Task to carry out: Your job is to set down the stretch of entries that opens with the line containing "Going from v18" and closes with the line containing "v14 finished all". Keep both end lines, copy each exactly, and add nothing.

Supplied material:
<<<<

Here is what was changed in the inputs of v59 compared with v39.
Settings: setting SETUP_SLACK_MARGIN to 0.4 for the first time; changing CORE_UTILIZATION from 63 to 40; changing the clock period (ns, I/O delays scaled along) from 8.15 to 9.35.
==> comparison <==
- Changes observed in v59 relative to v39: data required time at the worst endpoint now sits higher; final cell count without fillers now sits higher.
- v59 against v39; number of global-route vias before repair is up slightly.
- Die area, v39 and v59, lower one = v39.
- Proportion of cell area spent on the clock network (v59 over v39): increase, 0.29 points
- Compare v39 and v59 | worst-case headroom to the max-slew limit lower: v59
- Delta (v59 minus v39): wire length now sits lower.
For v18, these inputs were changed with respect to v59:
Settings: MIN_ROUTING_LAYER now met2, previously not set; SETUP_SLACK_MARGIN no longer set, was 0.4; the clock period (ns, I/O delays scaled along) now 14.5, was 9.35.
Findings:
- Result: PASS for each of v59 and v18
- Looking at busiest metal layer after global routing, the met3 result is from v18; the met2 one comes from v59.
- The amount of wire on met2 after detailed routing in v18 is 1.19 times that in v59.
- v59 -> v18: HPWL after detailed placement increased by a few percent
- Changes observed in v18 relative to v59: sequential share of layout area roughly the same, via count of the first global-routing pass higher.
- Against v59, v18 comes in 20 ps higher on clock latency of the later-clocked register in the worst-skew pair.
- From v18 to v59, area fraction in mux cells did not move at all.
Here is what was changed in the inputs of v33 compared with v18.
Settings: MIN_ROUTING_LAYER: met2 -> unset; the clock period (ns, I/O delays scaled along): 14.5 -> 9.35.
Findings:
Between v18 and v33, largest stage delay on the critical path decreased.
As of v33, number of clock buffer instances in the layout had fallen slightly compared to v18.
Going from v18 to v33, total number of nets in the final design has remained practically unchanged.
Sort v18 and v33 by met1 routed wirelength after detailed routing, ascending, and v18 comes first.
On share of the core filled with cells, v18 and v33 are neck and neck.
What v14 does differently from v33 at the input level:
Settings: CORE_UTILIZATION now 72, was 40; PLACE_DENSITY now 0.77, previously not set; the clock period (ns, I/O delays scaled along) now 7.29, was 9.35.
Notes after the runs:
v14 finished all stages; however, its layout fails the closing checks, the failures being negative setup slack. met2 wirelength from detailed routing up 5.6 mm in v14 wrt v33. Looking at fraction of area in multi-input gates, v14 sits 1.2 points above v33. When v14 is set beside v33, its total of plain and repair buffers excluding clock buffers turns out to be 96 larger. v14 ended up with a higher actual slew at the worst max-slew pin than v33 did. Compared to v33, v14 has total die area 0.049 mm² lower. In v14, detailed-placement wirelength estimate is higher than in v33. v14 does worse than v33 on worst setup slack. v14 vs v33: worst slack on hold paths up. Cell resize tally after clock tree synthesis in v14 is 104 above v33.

>>>>
<<<<

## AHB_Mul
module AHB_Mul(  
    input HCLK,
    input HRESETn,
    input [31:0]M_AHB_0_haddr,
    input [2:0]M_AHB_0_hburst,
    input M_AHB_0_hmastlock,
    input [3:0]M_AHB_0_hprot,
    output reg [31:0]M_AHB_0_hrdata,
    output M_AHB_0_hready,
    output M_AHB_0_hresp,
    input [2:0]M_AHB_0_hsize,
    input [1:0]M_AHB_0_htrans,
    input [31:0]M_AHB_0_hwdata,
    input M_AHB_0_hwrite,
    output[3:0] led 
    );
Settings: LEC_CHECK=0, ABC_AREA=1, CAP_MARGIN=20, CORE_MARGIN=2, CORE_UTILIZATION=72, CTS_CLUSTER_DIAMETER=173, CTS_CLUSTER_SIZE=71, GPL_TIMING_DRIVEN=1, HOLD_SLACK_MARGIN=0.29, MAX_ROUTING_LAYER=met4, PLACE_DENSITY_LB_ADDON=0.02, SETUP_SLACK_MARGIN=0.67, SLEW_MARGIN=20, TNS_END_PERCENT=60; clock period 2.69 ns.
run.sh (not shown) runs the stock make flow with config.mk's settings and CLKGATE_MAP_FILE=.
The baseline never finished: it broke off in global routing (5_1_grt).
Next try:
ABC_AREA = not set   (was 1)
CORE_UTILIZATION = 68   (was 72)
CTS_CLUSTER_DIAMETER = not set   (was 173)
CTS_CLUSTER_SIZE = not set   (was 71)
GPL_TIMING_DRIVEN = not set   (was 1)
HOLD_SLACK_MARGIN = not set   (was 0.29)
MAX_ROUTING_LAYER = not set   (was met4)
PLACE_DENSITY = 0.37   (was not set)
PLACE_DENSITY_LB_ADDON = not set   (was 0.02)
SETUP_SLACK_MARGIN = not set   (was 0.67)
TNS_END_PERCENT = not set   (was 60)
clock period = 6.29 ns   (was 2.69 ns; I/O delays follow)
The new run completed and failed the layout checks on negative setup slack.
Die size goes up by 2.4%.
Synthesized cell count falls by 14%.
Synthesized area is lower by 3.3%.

>>>>

Finished exercise:
Going from v18 to v33, total number of nets in the final design has remained practically unchanged.
Sort v18 and v33 by met1 routed wirelength after detailed routing, ascending, and v18 comes first.
On share of the core filled with cells, v18 and v33 are neck and neck.
What v14 does differently from v33 at the input level:
Settings: CORE_UTILIZATION now 72, was 40; PLACE_DENSITY now 0.77, previously not set; the clock period (ns, I/O delays scaled along) now 7.29, was 9.35.
Notes after the runs:
v14 finished all stages; however, its layout fails the closing checks, the failures being negative setup slack. met2 wirelength from detailed routing up 5.6 mm in v14 wrt v33. Looking at fraction of area in multi-input gates, v14 sits 1.2 points above v33. When v14 is set beside v33, its total of plain and repair buffers excluding clock buffers turns out to be 96 larger. v14 ended up with a higher actual slew at the worst max-slew pin than v33 did. Compared to v33, v14 has total die area 0.049 mm² lower. In v14, detailed-placement wirelength estimate is higher than in v33. v14 does worse than v33 on worst setup slack. v14 vs v33: worst slack on hold paths up. Cell resize tally after clock tree synthesis in v14 is 104 above v33.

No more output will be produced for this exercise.